** Opening THE RECORDS block **
Source: an optimization exercise on an open RTL-to-GDS flow (aim: a short achievable clock period and few clock cycles). Production flows keep margins and buffers that such runs may drop. No functional check of the RTL was part of this run. Power and IR drop assume default switching activity.

### flow/constraint.sdc
create_clock -name core_clock -period 9.0 [get_ports {CLK}]
set_input_delay 1.8000 -clock core_clock [delete_from_list [all_inputs] [get_ports {CLK}]]
set_output_delay 1.8000 -clock core_clock [all_outputs]
set_load 0.01 [all_outputs]
This design comes from an exercise in tuning for small area and few clock cycles per item on the open sky130 flow, not from production work. The flow treats the clock pin as an ideal source. Dropping or thinning the clock tree relies on that and would not hold on a real chip. Power figures rest on the tool's default switching activity, not on a simulated workload.

Setup of run A:
Design ultrasonic_echo_ranger, start of the top module:
module ultrasonic_echo_ranger #(
  parameter int unsigned SAMPLES    = 5,
  parameter int unsigned WIDTH_BITS = 20
) (
  input  logic                              clk_i,
  input  logic                              rst_ni,
  input  logic [uer_pkg::IN_TDATA_W-1:0]    s_axis_tdata,
  input  logic                              s_axis_tvalid,
  output logic                              s_axis_tready,
  output logic [uer_pkg::OUT_TDATA_W-1:0]   m_axis_tdata,
  output logic                              m_axis_tvalid,
  input  logic                              m_axis_tready,
  input  logic                              cfg_we_i,
  input  logic [uer_pkg::CFG_IDX_W-1:0]     cfg_idx_i,
  input  logic [uer_pkg::CFG_DATA_W-1:0]    cfg_wdata_i
);
Size: roughly 440 cells after synthesis, roughly 64 I/O pins, about 3600 µm² of cells after synthesis.
Settings: LEC_CHECK=0, CAP_MARGIN=20, CORE_MARGIN=2, CORE_UTILIZATION=75, PLACE_DENSITY=0.9, SLEW_MARGIN=20; clock period 9.0 ns.
standard.sh (not shown) runs the stock make flow with config.mk's settings and CLKGATE_MAP_FILE= SYNTH_SCRIPT=/design/flow/synth_recipe.tcl, a recipe that flattens the netlist after the stock synthesis.
==> flow/flow/run.sh <==
#!/bin/bash
# Layout flow:
#  1. the standard synthesis (standard.sh synth, unchanged);
#  2. an area re-mapping of its combinational logic with Yosys/ABC
#     (registers are black boxes, so they keep names and cell types);
#  3. standard ORFS floorplan and placement, with the smallest buffer cell
#     on every port;
#  4. a small clock tree of our own (flow/mycts.tcl): the smallest of a few
#     buffer arrangements whose clock pin slews stay well under the limit;
#  5. standard ORFS routing and finish.
# Each tool's full output goes to a log file here (and ORFS's per-step logs
# under orfs/logs/).
set -euo pipefail
R=orfs/results/${FLOW_PLATFORM}/ultrasonic_echo_ranger/base
PLAT_DIR=${FLOW_HOME}/platforms/${FLOW_PLATFORM}
LIB=${PLAT_DIR}/lib/sky130_fd_sc_hd__tt_025C_1v80.lib
ARGS=("BUFFER_PORTS_ARGS=-buffer_cell sky130_fd_sc_hd__buf_1")

bash standard.sh synth > synth_std.log 2>&1

cp $R/1_2_yosys.v synth_std.v
sed -e "s|@LIB@|$LIB|g" -e "s|@IN@|synth_std.v|" -e "s|@OUT@|synth_area.v|" \
    -e "s|@TOP@|$FLOW_TOP|" -e "s|@ABC@|flow/area.abc|" -e "s|@STAT@|synth_area_stat.txt|" \
    flow/resynth.ys.in > resynth.ys
yosys -s resynth.ys > resynth.log 2>&1
cp synth_area.v $R/1_2_yosys.v
rm -f $R/1_synth.odb $R/1_synth.sdc

bash standard.sh "${ARGS[@]}" place > place_std.log 2>&1

# Clock tree: arrangements in order of buffer area (leaves, leaf cell, root
# cell); the first whose worst clock pin slew is at most 0.115 ns is kept.
SLEW_LIMIT=0.115
mkdir -p cts_try
chosen=""
i=0
for cfg in "4 clkbuf_8 clkbuf_8" "8 clkbuf_4 clkbuf_4" "8 clkbuf_4 clkbuf_8" \
           "16 clkbuf_2 clkbuf_8" "4 clkbuf_16 clkbuf_16"; do
  set -- $cfg
  PLAT_DIR=$PLAT_DIR IN_ODB=$R/3_place.odb IN_SDC=$R/3_place.sdc \
    OUT_ODB=cts_try/$i.odb OUT_SDC=cts_try/$i.sdc NLEAF=$1 \
    LEAF_BUF=sky130_fd_sc_hd__$2 ROOT_BUF=sky130_fd_sc_hd__$3 \
    openroad -no_init -exit flow/mycts.tcl > mycts_$i.log 2>&1
  res=$(grep '^CTS_RESULT' mycts_$i.log | tail -1)
  echo "try $i ($cfg): $res" >> mycts_choice.log
  slew=$(echo "$res" | awk '{print $3}')
  if [[ -n "$slew" ]] && awk -v s="$slew" -v l="$SLEW_LIMIT" 'BEGIN{exit !(s <= l)}'; then
    chosen=$i
    break
  fi
  i=$((i + 1))
done
[[ -n "$chosen" ]] || chosen=$i
echo "chosen $chosen" >> mycts_choice.log
cp cts_try/$chosen.odb $R/4_1_cts.odb
cp cts_try/$chosen.odb $R/4_cts.odb
cp cts_try/$chosen.sdc $R/4_cts.sdc
rm -rf cts_try

bash standard.sh "${ARGS[@]}" finish > finish_std.log 2>&1
Other scripts of this flow, unchanged in this note and not shown: flow/flow/area.abc, flow/flow/mycts.tcl, flow/flow/resynth.ys.in
Run A ran to completion and came out clean on the timing, DRC and antenna checks.
Background: an optimization exercise with open tools, aiming at small area, a short achievable clock period and few clock cycles per item. Do not read the settings as production practice.
In this exercise RTL edits were held to simulation tests only and were not proved equivalent to the original.

$ cat design.v
package iir_df1_biquad_axis_pkg;
    localparam int unsigned acc_guard_bits = 3;
endpackage
module iir_biquad_sat
#(
    parameter int acc_width    = 32,
    parameter int inout_width  = 16,
    parameter int scale_factor = 14
) (
    input  logic [acc_width-1:scale_factor] acc,
    output logic [inout_width-1:0]          y
);
    localparam int top = scale_factor + inout_width - 1;
    logic hi_ok;
    assign hi_ok = (acc[acc_width-1:top] == '0) || (acc[acc_width-1:top] == '1);
    assign y = hi_ok ? acc[top:scale_factor] : {acc[acc_width-1], {(inout_width-1){~acc[acc_width-1]}}};
endmodule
** Closing THE RECORDS block **
§ YOUR TASK: Transcribe every record verbatim.

§ YOUR SOLUTION:
Source: an optimization exercise on an open RTL-to-GDS flow (aim: a short achievable clock period and few clock cycles). Production flows keep margins and buffers that such runs may drop. No functional check of the RTL was part of this run. Power and IR drop assume default switching activity.

### flow/constraint.sdc
create_clock -name core_clock -period 9.0 [get_ports {CLK}]
set_input_delay 1.8000 -clock core_clock [delete_from_list [all_inputs] [get_ports {CLK}]]
set_output_delay 1.8000 -clock core_clock [all_outputs]
set_load 0.01 [all_outputs]
This design comes from an exercise in tuning for small area and few clock cycles per item on the open sky130 flow, not from production work. The flow treats the clock pin as an ideal source. Dropping or thinning the clock tree relies on that and would not hold on a real chip. Power figures rest on the tool's default switching activity, not on a simulated workload.

Setup of run A:
Design ultrasonic_echo_ranger, start of the top module:
module ultrasonic_echo_ranger #(
  parameter int unsigned SAMPLES    = 5,
  parameter int unsigned WIDTH_BITS = 20
) (
  input  logic                              clk_i,
  input  logic                              rst_ni,
  input  logic [uer_pkg::IN_TDATA_W-1:0]    s_axis_tdata,
  input  logic                              s_axis_tvalid,
  output logic                              s_axis_tready,
  output logic [uer_pkg::OUT_TDATA_W-1:0]   m_axis_tdata,
  output logic                              m_axis_tvalid,
  input  logic                              m_axis_tready,
  input  logic                              cfg_we_i,
  input  logic [uer_pkg::CFG_IDX_W-1:0]     cfg_idx_i,
  input  logic [uer_pkg::CFG_DATA_W-1:0]    cfg_wdata_i
);
Size: roughly 440 cells after synthesis, roughly 64 I/O pins, about 3600 µm² of cells after synthesis.
Settings: LEC_CHECK=0, CAP_MARGIN=20, CORE_MARGIN=2, CORE_UTILIZATION=75, PLACE_DENSITY=0.9, SLEW_MARGIN=20; clock period 9.0 ns.
standard.sh (not shown) runs the stock make flow with config.mk's settings and CLKGATE_MAP_FILE= SYNTH_SCRIPT=/design/flow/synth_recipe.tcl, a recipe that flattens the netlist after the stock synthesis.
==> flow/flow/run.sh <==
#!/bin/bash
# Layout flow:
#  1. the standard synthesis (standard.sh synth, unchanged);
#  2. an area re-mapping of its combinational logic with Yosys/ABC
#     (registers are black boxes, so they keep names and cell types);
#  3. standard ORFS floorplan and placement, with the smallest buffer cell
#     on every port;
#  4. a small clock tree of our own (flow/mycts.tcl): the smallest of a few
#     buffer arrangements whose clock pin slews stay well under the limit;
#  5. standard ORFS routing and finish.
# Each tool's full output goes to a log file here (and ORFS's per-step logs
# under orfs/logs/).
set -euo pipefail
R=orfs/results/${FLOW_PLATFORM}/ultrasonic_echo_ranger/base
PLAT_DIR=${FLOW_HOME}/platforms/${FLOW_PLATFORM}
LIB=${PLAT_DIR}/lib/sky130_fd_sc_hd__tt_025C_1v80.lib
ARGS=("BUFFER_PORTS_ARGS=-buffer_cell sky130_fd_sc_hd__buf_1")

bash standard.sh synth > synth_std.log 2>&1

cp $R/1_2_yosys.v synth_std.v
sed -e "s|@LIB@|$LIB|g" -e "s|@IN@|synth_std.v|" -e "s|@OUT@|synth_area.v|" \
    -e "s|@TOP@|$FLOW_TOP|" -e "s|@ABC@|flow/area.abc|" -e "s|@STAT@|synth_area_stat.txt|" \
    flow/resynth.ys.in > resynth.ys
yosys -s resynth.ys > resynth.log 2>&1
cp synth_area.v $R/1_2_yosys.v
rm -f $R/1_synth.odb $R/1_synth.sdc

bash standard.sh "${ARGS[@]}" place > place_std.log 2>&1

# Clock tree: arrangements in order of buffer area (leaves, leaf cell, root
# cell); the first whose worst clock pin slew is at most 0.115 ns is kept.
SLEW_LIMIT=0.115
mkdir -p cts_try
chosen=""
i=0
for cfg in "4 clkbuf_8 clkbuf_8" "8 clkbuf_4 clkbuf_4" "8 clkbuf_4 clkbuf_8" \
           "16 clkbuf_2 clkbuf_8" "4 clkbuf_16 clkbuf_16"; do
  set -- $cfg
  PLAT_DIR=$PLAT_DIR IN_ODB=$R/3_place.odb IN_SDC=$R/3_place.sdc \
    OUT_ODB=cts_try/$i.odb OUT_SDC=cts_try/$i.sdc NLEAF=$1 \
    LEAF_BUF=sky130_fd_sc_hd__$2 ROOT_BUF=sky130_fd_sc_hd__$3 \
    openroad -no_init -exit flow/mycts.tcl > mycts_$i.log 2>&1
  res=$(grep '^CTS_RESULT' mycts_$i.log | tail -1)
  echo "try $i ($cfg): $res" >> mycts_choice.log
  slew=$(echo "$res" | awk '{print $3}')
  if [[ -n "$slew" ]] && awk -v s="$slew" -v l="$SLEW_LIMIT" 'BEGIN{exit !(s <= l)}'; then
    chosen=$i
    break
  fi
  i=$((i + 1))
done
[[ -n "$chosen" ]] || chosen=$i
echo "chosen $chosen" >> mycts_choice.log
cp cts_try/$chosen.odb $R/4_1_cts.odb
cp cts_try/$chosen.odb $R/4_cts.odb
cp cts_try/$chosen.sdc $R/4_cts.sdc
rm -rf cts_try

bash standard.sh "${ARGS[@]}" finish > finish_std.log 2>&1
Other scripts of this flow, unchanged in this note and not shown: flow/flow/area.abc, flow/flow/mycts.tcl, flow/flow/resynth.ys.in
Run A ran to completion and came out clean on the timing, DRC and antenna checks.
Background: an optimization exercise with open tools, aiming at small area, a short achievable clock period and few clock cycles per item. Do not read the settings as production practice.
In this exercise RTL edits were held to simulation tests only and were not proved equivalent to the original.

$ cat design.v
package iir_df1_biquad_axis_pkg;
    localparam int unsigned acc_guard_bits = 3;
endpackage
module iir_biquad_sat
#(
    parameter int acc_width    = 32,
    parameter int inout_width  = 16,
    parameter int scale_factor = 14
) (
    input  logic [acc_width-1:scale_factor] acc,
    output logic [inout_width-1:0]          y
);
    localparam int top = scale_factor + inout_width - 1;
    logic hi_ok;
    assign hi_ok = (acc[acc_width-1:top] == '0) || (acc[acc_width-1:top] == '1);
    assign y = hi_ok ? acc[top:scale_factor] : {acc[acc_width-1], {(inout_width-1){~acc[acc_width-1]}}};
endmodule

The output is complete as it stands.